_PROBLEM REQUIREMENTS:_
Two lines below mark the span: the one containing "if(bit_count < 8) begin" and the one containing "1: word_buffer[15:8] <= rx_data;". Set down both, plus every line between, exactly as they stand, and nothing else.

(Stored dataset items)
■ ■ ■ ■ ■

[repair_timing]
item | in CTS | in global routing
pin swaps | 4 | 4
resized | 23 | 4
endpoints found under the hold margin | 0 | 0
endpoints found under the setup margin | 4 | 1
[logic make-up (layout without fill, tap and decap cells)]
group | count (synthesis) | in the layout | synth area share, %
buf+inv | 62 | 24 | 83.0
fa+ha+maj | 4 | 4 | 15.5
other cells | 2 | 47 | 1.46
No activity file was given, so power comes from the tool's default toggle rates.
[/design/flow/design.v]
module Clock_divider (Clock, reset, divided_Clocks);
	input logic reset, Clock;
	output logic [31:0] divided_Clocks = 0;
	always_ff @(posedge Clock) begin
		divided_Clocks <= divided_Clocks + 1;
	end
endmodule
[/design/flow/run.sh]
#!/bin/bash
# OpenROAD 26Q1-2900-gdf79404cd8, Yosys 0.63+post, stock flow scripts
make -C /OpenROAD-flow-scripts/flow DESIGN_CONFIG=/design/flow/config.mk WORK_HOME=/design/flow/orfs finish
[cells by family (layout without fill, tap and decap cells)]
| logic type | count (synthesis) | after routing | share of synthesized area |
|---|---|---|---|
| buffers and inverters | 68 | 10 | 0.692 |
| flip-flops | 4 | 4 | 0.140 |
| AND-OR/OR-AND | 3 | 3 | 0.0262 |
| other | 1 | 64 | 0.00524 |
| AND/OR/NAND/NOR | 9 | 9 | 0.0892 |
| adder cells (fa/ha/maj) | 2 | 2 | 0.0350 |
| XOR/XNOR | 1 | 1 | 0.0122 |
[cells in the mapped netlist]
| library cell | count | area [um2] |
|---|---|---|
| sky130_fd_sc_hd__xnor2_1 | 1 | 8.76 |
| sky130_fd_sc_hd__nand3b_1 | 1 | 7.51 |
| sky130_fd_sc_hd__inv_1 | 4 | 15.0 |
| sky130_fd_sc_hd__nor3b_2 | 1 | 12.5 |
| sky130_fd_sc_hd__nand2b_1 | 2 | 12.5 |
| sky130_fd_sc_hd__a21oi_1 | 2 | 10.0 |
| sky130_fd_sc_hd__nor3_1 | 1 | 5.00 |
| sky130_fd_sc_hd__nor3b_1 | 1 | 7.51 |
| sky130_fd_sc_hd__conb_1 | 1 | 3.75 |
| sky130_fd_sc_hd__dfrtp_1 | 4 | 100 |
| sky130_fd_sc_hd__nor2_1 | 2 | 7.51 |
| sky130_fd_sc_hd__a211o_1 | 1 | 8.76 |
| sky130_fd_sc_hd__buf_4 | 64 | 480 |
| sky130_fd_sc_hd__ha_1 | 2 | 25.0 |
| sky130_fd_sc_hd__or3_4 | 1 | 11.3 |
File: config.mk
export PLATFORM = sky130hd
export DESIGN_NAME = hardcoded_uart_loader
export DESIGN_NICKNAME = hardcoded_uart_loader
export VERILOG_FILES = /design/flow/design.v
export SDC_FILE = /design/flow/constraint.sdc
export NUM_CORES = 4
export LEC_CHECK = 1
export CORE_UTILIZATION = 30
File: constraint.sdc
current_design hardcoded_uart_loader

set clk_period 4.6
set clk_io_pct 0.2

create_clock -name clk0 -period $clk_period [get_ports {clk}]

set non_clock_inputs [all_inputs -no_clocks]
set_input_delay [expr $clk_period * $clk_io_pct] -clock clk0 $non_clock_inputs
set_output_delay [expr $clk_period * $clk_io_pct] -clock clk0 [all_outputs]
File: design.v
module hardcoded_uart_loader(
    input wire clk,
    input wire rst_n,
    input wire uart_rx,
    output reg uart_tx,
    output reg [31:0] ram_addr,
    output reg [31:0] ram_wdata,
    output reg ram_wen,
    output reg cpu_start
);
reg [2:0] rx_state;
reg [3:0] bit_count;
reg [7:0] rx_data;
reg [31:0] load_addr;
reg [31:0] word_buffer;
reg [1:0] byte_count;
always @(posedge clk or negedge rst_n) begin
    if(!rst_n) begin
        rx_state <= 0;
        bit_count <= 0;
        load_addr <= 32'h10000;
        byte_count <= 0;
        ram_wen <= 0;
        cpu_start <= 0;
    end else begin
        case(rx_state)
            0: if(!uart_rx) rx_state <= 1;  
            1: begin  
                if(bit_count < 8) begin
                    rx_data[bit_count] <= uart_rx;
                    bit_count <= bit_count + 1;
                end else begin
                    rx_state <= 2;
                    bit_count <= 0;
                end
            end
            2: begin  
                rx_state <= 0;
                case(byte_count)
                    0: word_buffer[7:0] <= rx_data;
                    1: word_buffer[15:8] <= rx_data;
                    2: word_buffer[23:16] <= rx_data;
                    3: begin
                        word_buffer[31:24] <= rx_data;
                        ram_addr <= load_addr;
                        ram_wdata <= {rx_data, word_buffer[23:0]};
                        ram_wen <= 1;
                        load_addr <= load_addr + 4;
                        if({rx_data, word_buffer[23:0]} == 32'hDEADBEEF) begin
                            cpu_start <= 1;  
                        end
                    end
                endcase
                byte_count <= byte_count + 1;
                if(ram_wen) ram_wen <= 0;
            end
        endcase
    end
end
endmodule
File: run.sh
#!/bin/bash
# OpenROAD 26Q1-2900-gdf79404cd8, Yosys 0.63+post, stock flow scripts
make -C /OpenROAD-flow-scripts/flow DESIGN_CONFIG=/design/flow/config.mk WORK_HOME=/design/flow/orfs finish
==> run summary <==
Physical implementation status

Entering global routing, the biggest net connects 56 pins. The critical path is of the input port to register type. The post-synthesis area per instance stands at between 15 and 20 um2.

The core utilization of the finished layout stands at a little over 40%. Buffers inserted to repair hold after CTS numbered 0. Of the total synthesized cell area, the portion taken by AND-OR and OR-AND cells is ~3%. For this design, the slowest cell found on the critical path is sky130_fd_sc_hd__buf_4. The post-synthesis register bit count stands at roughly 140. The number of global-route vias before repair stands at around 2800.

Power spread over the standard cell area amounts to between 400 and 500 mW/mm2. Of the total power, registers draw roughly 45%. Yosys reports a chip area of around 0.0051 mm2. The number of gates resized after cts stands at 0.

After detailed routing, the number of remaining DRC violations is 0. The synthesis run identifies the leading combinational cell family as simple AND/OR/NAND/NOR gates. In the global route stage, met3 resource usage came out at 3.63%.

The worst path buffer plus inverter count stands at 4. The leakage power of the design stands at roughly 0.0025 uW. The largest single stage delay on the critical path is 580 ps. The wire length of the first global-routing pass stands at 14600 um. The headroom to the max-slew limit stands at between 50% and 60%. For this run, the leading register cell type out of synthesis is sky130_fd_sc_hd__edfxtp_1. Measured along the y axis, the die boundary spans 133 um. In this run the critical path is formed by buf_2 > buf_4 > inv_1 > nor2_4 > buf_4. The clock passes through at most 2 buffers. The post-route netlist has a little over an eighth of its cells at a drive strength greater than 1. The number of antenna violations at the first check in global routing stands at 0. The post-synthesis cell count stands at 310. The floorplan die width stands at approximately 130 um. Summing all multi-input logic gate instances after layout gives around 0.0012 mm2. The kind of cell with the highest combined delay along the critical path is buffers and inverters. The share of flip-flops with an asynchronous set or reset after synthesis stands at between 30% and 40%. The overall die area stands at approximately 0.018 mm2. The final route contains approximately 2800 vias.

Of the total synthesized cell area, the portion taken by full adders, half adders and majority gates is ~2.4%. The post-route clock period utilization stands at 55.1%. TritonCTS built the clock tree.

Setup total negative slack on the finished layout was measured at 0 ps. Global routing consumed, on the met2 layer, 17.1% of the routing resources. The fraction of met1 tracks used by global routing stands at around 16%. Setup repair after global routing left no endpoint under its margin. The overflow left after global routing stands at 0. The transition time at the pin with the least slew margin stands at ~730 ps.

The area share of the leading cell type in the synthesized netlist stands at around 55%. The post-detailed-route count of antenna-violating nets stands at 0. The number of buffers added by the clock tree synthesis step stands at 17.

After Yosys synthesis, XOR and XNOR cells account for around 5.1% of the synthesized area. Per the power-grid run, VDD falls by no more than approximately 0.00026 V. The reported net switching power stands at a little under 800 uW. The achievable frequency stands at a little under 400 MHz. The H-tree generated during clock tree synthesis spans 4 levels. The register share after synthesis stands at 75.1%. The global placer's final weighted congestion stands at 0.768. The part of the power in the clock network stands at ~44%. Per the synthesis report, the number of distinct cell types is approximately 49.

The number of top-level design ports stands at about 70. In the final report, the number of pins over their slew limit comes to 0. In this run, the synthesized area fraction spent on and/or/nand/nor cells is recorded as ~11%.

The final hold violation count recorded for this run is 0. The clock transition at the register clock pins on the worst setup and hold paths after CTS stands at 60 ps. Of the post-synthesis cell area, the part taken by muxes is about 1.3%. The count of routing violations after the opening detailed-route iteration stands at approximately 220. The synthesized design contains about 94 enable-type register cells. For this run, the number of Yosys warnings is 2. The count of final setup violators stands at 0. The detail-routed net length per standard cell stands at 14.1 um. The global router's overall resource usage stands at 11.0%.

According to the hold report, the worst path is of the register to register type. The switching power as a share of total power stands at a little under a quarter. The worst setup path is captured at a register. Looking at the clock tree report, the root buffer type is sky130_fd_sc_hd__clkbuf_16. Clock tree synthesis found a total of between 100 and 150 sinks. The detailed router reported a total wirelength of about 9000 um. The flip-flop and latch area stands at slightly below 0.004 mm2.

After synthesis the cells add up to ~0.0051 mm2. The internal portion of total power stands at 2520 uW. The layer flagged by global routing as most heavily used is met2. The required time reported for the critical path endpoint stands at between 4000 and 5000 ps.

Fill cells in the final layout number roughly 1500. Across all stage logs, warnings added up to 32. The insertion delay at the late pin of the worst-skew pair stands at 410 ps. In this run the layout overhead on the synthesized area is reported as 30.7%. STA classifies the critical path startpoint as an input port. The initial cell density of the core stands at a little under a third.

The number of buffers added on ports stands at 66. The area inside the core boundary stands at approximately 0.017 mm2. The main area contributors are sky130_fd_sc_hd__edfxtp_1 55%, sky130_fd_sc_hd__dfrtp_1 19%, sky130_fd_sc_hd__xnor2_1 4.3%.

The number of setup buffers added after CTS stands at 0. The arrival time reported for the critical path endpoint stands at about 2600 ps. The share of total power dissipated in combinational logic is 11.2%. The placed wire-length estimate stands at 5910 um. The number of cell rows stands at 47.

The shortest period the worst path allows stands at roughly 2500 ps. Per the timing report, the biggest fanout along the worst path comes to between 50 and 60. The setup skew after layout stands at slightly below 7 ps. The number of standard cells reported by yosys stands at slightly above 300. For this run, the detailed router reports a per-instance via density of around 4.4. The antenna diode count stands at 0. The largest total area in the synthesized netlist belongs to sky130_fd_sc_hd__edfxtp_1. The flow ran to the end, and the final reports show no timing, DRC or antenna violations.

The most numerous cell type found on the critical path is sky130_fd_sc_hd__buf_4. The number of max-capacitance violations reported stands at 0. The number of search-and-repair iterations in the first detailed-routing pass stands at 6.
[layer usage]
metal  wire, um  vias up
li1           -     1323
met1       3980     1353
met2       4280       66
met3        464       10
met4        113        0
met5          0        -
[placed cells by master (no fill, tap or decap), types with 2 or more instances in the layout]
master,count
sky130_fd_sc_hd__o2bb2ai_1,2
sky130_fd_sc_hd__inv_6,2
sky130_fd_sc_hd__nand3_1,14
sky130_fd_sc_hd__o21ai_0,3
sky130_fd_sc_hd__clkbuf_16,17
sky130_fd_sc_hd__mux2_2,3
sky130_fd_sc_hd__nor2_1,6
sky130_fd_sc_hd__clkinvlp_4,2
sky130_fd_sc_hd__nor4_1,4
sky130_fd_sc_hd__clkinv_4,4
sky130_fd_sc_hd__and3_1,7
sky130_fd_sc_hd__nand3_2,2
sky130_fd_sc_hd__nand2_1,17
sky130_fd_sc_hd__clkdlybuf4s50_1,65
sky130_fd_sc_hd__edfxtp_1,94
sky130_fd_sc_hd__a32o_1,2
sky130_fd_sc_hd__nor3_1,5
sky130_fd_sc_hd__nand4_1,13
sky130_fd_sc_hd__dfstp_2,2
sky130_fd_sc_hd__nand2b_1,3
sky130_fd_sc_hd__inv_1,11
sky130_fd_sc_hd__mux2i_1,2
sky130_fd_sc_hd__nand3b_1,2
sky130_fd_sc_hd__xor2_1,5
sky130_fd_sc_hd__nand4b_1,6
sky130_fd_sc_hd__bufinv_16,5
sky130_fd_sc_hd__dfrtp_1,39
sky130_fd_sc_hd__and2_1,3
sky130_fd_sc_hd__conb_1,3
sky130_fd_sc_hd__ha_1,10
sky130_fd_sc_hd__xnor2_1,25
sky130_fd_sc_hd__buf_4,3
[state kept, by name, indices dropped and copies added, names as in the netlist]
name and cells:
bit_count 4, byte_count 2, cpu_start 1, load_addr 30, ram_addr 30, ram_wdata 32, ram_wen 1, rx_data 8
rx_state 3, word_buffer 24
[power by group through the flow]
stage	Combinational [uW]	Sequential (uW)	Clock, uW
global route	420	1500	1540
CTS	373	1490	1490
finish	370	1490	1460
[cell usage after synthesis, drive strengths merged, types with 6 or more instances]
cell    count
nand3      16
buf         6
ha         10
xnor2      25
nor2        7
dfrtp      39
and3        8
nand2      18
nor3        6
edfxtp     94
inv        11
nand4b      6
nand4      13
[worst paths after layout]
| check | slack, ps | cells past startpoint | to | start |
|---|---|---|---|---|
| worst max-delay path | 2070 | 5 | ram_wdata[24]$_DFFE_PP_ | rst_n |
| worst min-delay path | 440 | 0 | ram_wdata[8]$_DFFE_PP_ | word_buffer[8]$_DFFE_PP_ |
| worst max register to register | 2300 | 6 | rx_data[5]$_DFFE_PP_ | bit_count[0]$_DFFE_PN0P_ |
| worst min register to register | 440 | 0 | ram_wdata[8]$_DFFE_PP_ | word_buffer[8]$_DFFE_PP_ |
| max in group asynchronous | 3620 | 2 | load_addr[16]$_DFFE_PN1P_ | rst_n |
| min in group asynchronous | 590 | 2 | load_addr[20]$_DFFE_PN0P_ | rst_n |
[area by class of cell]
cell class | instances | share of cell area, %
clock buffers | 17 | 6.35
clock inverters | 15 | 3.38
inverters | 11 | 0.616
multi-input cells | 159 | 18.0
flip-flops and latches | 135 | 57.4
well taps | 220 | 4.11
repair buffers | 69 | 10.1
[cell families (layout without fill, tap and decap cells)]
logic type,count (synthesis),count (layout)
xor+xnor,30,30
flops,135,135
simple gates,94,94
other cells,1,3
mux,6,6
compound gates,16,16
fa+ha+maj,10,10
buf+inv,18,112
[stage by stage]
stage	total power, uW	hold slack, ps	cells	instance area, um2	worst slack [ps]
finish	3310	435	626	6700	2070
global route	3460	452	626	6700	1840
CTS	3350	443	626	6700	2020
detailed placement	1880	430	594	6050	1580
global placement	1870	430	594	6050	1640
floorplan	1770	417	312	5140	570
Power and IR drop assume default switching activity.
===== flow/run.sh =====
#!/bin/bash
# OpenROAD 26Q1-2900-gdf79404cd8, Yosys 0.63+post, stock flow scripts
make -C /OpenROAD-flow-scripts/flow DESIGN_CONFIG=/design/flow/config.mk WORK_HOME=/design/flow/orfs finish

===== flow/config.mk =====
export PLATFORM = sky130hd
export DESIGN_NAME = clk_int_div_simple
export DESIGN_NICKNAME = clk_int_div_simple
export VERILOG_FILES = /design/flow/design.v
export SDC_FILE = /design/flow/constraint.sdc
export NUM_CORES = 4
export LEC_CHECK = 1
export CORE_UTILIZATION = 30

===== flow/constraint.sdc =====
current_design clk_int_div_simple

set clk_period 10.3
set clk_io_pct 0.2

create_clock -name clk0 -period $clk_period [get_ports {clk_i}]

set non_clock_inputs [all_inputs -no_clocks]
set_input_delay [expr $clk_period * $clk_io_pct] -clock clk0 $non_clock_inputs
set_output_delay [expr $clk_period * $clk_io_pct] -clock clk0 [all_outputs]

===== flow/design.v =====
module clk_int_even_div_static #(
    parameter int DIV_VALUE_WIDTH = 2
) (
    input  logic clk_i,
    input  logic rst_n_i,
    output logic clk_o
);
  logic [DIV_VALUE_WIDTH-1:0] s_cnt_d, s_cnt_q;
  logic s_clk_d, s_clk_q;
  assign s_cnt_d = s_cnt_q + 1'b1;
  dffr #(DIV_VALUE_WIDTH) u_cnt_dffr (
      clk_i,
      rst_n_i,
      s_cnt_d,
      s_cnt_q
  );
  assign s_clk_d = s_cnt_q[DIV_VALUE_WIDTH-1];
  dffr #(1) u_clk_dffr (
      clk_i,
      rst_n_i,
      s_clk_d,
      s_clk_q
  );
  assign clk_o = s_clk_q;
endmodule
module clk_int_odd_div_static #(
    parameter int DIV_VALUE = 3
) (
    input  logic clk_i,
    input  logic rst_n_i,
    output logic clk_o
);
  localparam int DIV_VALUE_WIDTH = $clog2(DIV_VALUE) + 1;
  logic [DIV_VALUE_WIDTH-1:0] s_cnt_d, s_cnt_q;
  logic s_clk1_d, s_clk1_q, s_clk2_d, s_clk2_q;
  always_comb begin
    s_cnt_d = s_cnt_q + 1'b1;
    if (s_cnt_q == DIV_VALUE - 1) begin
      s_cnt_d = '0;
    end
  end
  dffr #(DIV_VALUE_WIDTH) u_cnt_dffr (
      clk_i,
      rst_n_i,
      s_cnt_d,
      s_cnt_q
  );
  always_comb begin
    s_clk1_d = s_clk1_q;
    if (s_cnt_q == (DIV_VALUE - 1) / 2 - 1) begin
      s_clk1_d = ~s_clk1_q;
    end
  end
  dffr #(1) u_clk1_dffr (
      clk_i,
      rst_n_i,
      s_clk1_d,
      s_clk1_q
  );
  always_comb begin
    s_clk2_d = s_clk2_q;
    if (s_cnt_q == DIV_VALUE - 1) begin
      s_clk2_d = ~s_clk2_q;
    end
  end
  ndffr #(1) u_clk_ndffr (
      clk_i,
      rst_n_i,
      s_clk2_d,
      s_clk2_q
  );
  clk_xor2 u_clk_xor2 (
      s_clk1_q,
      s_clk2_q,
      clk_o
  );
endmodule
module clk_int_div_simple #(
    parameter int DIV_VALUE_WIDTH  = 32,
    parameter int DONE_DELAY_WIDTH = 3
) (
    input  logic                       clk_i,
    input  logic                       rst_n_i,
    input  logic [DIV_VALUE_WIDTH-1:0] div_i,
    input  logic                       clk_init_i,
    input  logic                       div_valid_i,
    output logic                       div_ready_o,
    output logic                       div_done_o,
    output logic [DIV_VALUE_WIDTH-1:0] clk_cnt_o,
    output logic                       clk_fir_trg_o,
    output logic                       clk_sec_trg_o,
    output logic                       clk_o
);
  logic [DIV_VALUE_WIDTH-1:0] s_cnt_d, s_cnt_q;
  logic [DONE_DELAY_WIDTH-1:0] s_div_done_d, s_div_done_q;
  logic s_clk_d, s_clk_q;
  logic div_hdshk;
  assign div_ready_o   = 1'b1;
  assign div_hdshk     = div_valid_i & div_ready_o;
  assign clk_cnt_o     = s_cnt_q;
  assign clk_fir_trg_o = div_i == '0 ? '0 : s_cnt_q == (div_i - 1) / 2;
  assign clk_sec_trg_o = s_cnt_q == div_i;
  always_comb begin
    s_cnt_d = s_cnt_q + 1'b1;
    if (div_hdshk || div_i == '0) s_cnt_d = '0;
    else if (clk_sec_trg_o) s_cnt_d = '0;
  end
  dffr #(DIV_VALUE_WIDTH) u_cnt_dffr (
      clk_i,
      rst_n_i,
      s_cnt_d,
      s_cnt_q
  );
  assign clk_o = div_i == '0 ? clk_i : s_clk_q;
  always_comb begin
    if (div_hdshk) s_clk_d = clk_init_i;
    else if (clk_fir_trg_o || clk_sec_trg_o) s_clk_d = ~s_clk_q;
    else s_clk_d = s_clk_q;
  end
  dffr #(1) u_clk_dffr (
      clk_i,
      rst_n_i,
      s_clk_d,
      s_clk_q
  );
  assign div_done_o = s_div_done_q == {DONE_DELAY_WIDTH{1'b1}};
  always_comb begin
    s_div_done_d = s_div_done_q;
    if (div_hdshk) begin
      s_div_done_d = '0;
    end else if (clk_sec_trg_o && s_div_done_q < {DONE_DELAY_WIDTH{1'b1}}) begin
      s_div_done_d = s_div_done_q + 1'b1;
    end
  end
  dffr #(DONE_DELAY_WIDTH) u_ready_dffr (
      clk_i,
      rst_n_i,
      s_div_done_d,
      s_div_done_q
  );
endmodule
module clk_int_even_div #(
    parameter int DIV_VALUE             = 2,
    parameter bit ENABLE_CLOCK_IN_RESET = 1'b0
) (
    input  logic clk_i,
    input  logic rst_n_i,
    input  logic en_i,
    input  logic div_i,
    input  logic div_valid_i,
    output logic div_done_o,
    output logic clk_o
);
endmodule
module dff #(
    parameter int DATA_WIDTH = 1
) (
    input  logic                  clk_i,
    input  logic [DATA_WIDTH-1:0] dat_i,
    output logic [DATA_WIDTH-1:0] dat_o
);
  always_ff @(posedge clk_i) begin
    dat_o <= #0.0 dat_i;
  end
endmodule
module dffr #(
    parameter int DATA_WIDTH = 1
) (
    input  logic                  clk_i,
    input  logic                  rst_n_i,
    input  logic [DATA_WIDTH-1:0] dat_i,
    output logic [DATA_WIDTH-1:0] dat_o
);
  always_ff @(posedge clk_i, negedge rst_n_i) begin
    if (~rst_n_i) begin
      dat_o <= '0;
    end else begin
      dat_o <= #0.0 dat_i;
    end
  end
endmodule
==> flow/run.sh <==
#!/bin/bash
# OpenROAD 26Q1-2900-gdf79404cd8, Yosys 0.63+post, stock flow scripts
make -C /OpenROAD-flow-scripts/flow DESIGN_CONFIG=/design/flow/config.mk WORK_HOME=/design/flow/orfs finish
==> flow/config.mk <==
export PLATFORM = sky130hd
export DESIGN_NAME = regfile
export DESIGN_NICKNAME = regfile
export VERILOG_FILES = /design/flow/design.v
export SDC_FILE = /design/flow/constraint.sdc
export NUM_CORES = 4
export LEC_CHECK = 1
export CORE_UTILIZATION = 30
export SYNTH_HDL_FRONTEND = slang
==> flow/constraint.sdc <==
current_design regfile

set clk_period 16.0
set clk_io_pct 0.2

create_clock -name clk0 -period $clk_period [get_ports {clk}]

set non_clock_inputs [all_inputs -no_clocks]
set_input_delay [expr $clk_period * $clk_io_pct] -clock clk0 $non_clock_inputs
set_output_delay [expr $clk_period * $clk_io_pct] -clock clk0 [all_outputs]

■ ■ ■ ■ ■

_ANSWER SECTION:_
                if(bit_count < 8) begin
                    rx_data[bit_count] <= uart_rx;
                    bit_count <= bit_count + 1;
                end else begin
                    rx_state <= 2;
                    bit_count <= 0;
                end
            end
            2: begin  
                rx_state <= 0;
                case(byte_count)
                    0: word_buffer[7:0] <= rx_data;
                    1: word_buffer[15:8] <= rx_data;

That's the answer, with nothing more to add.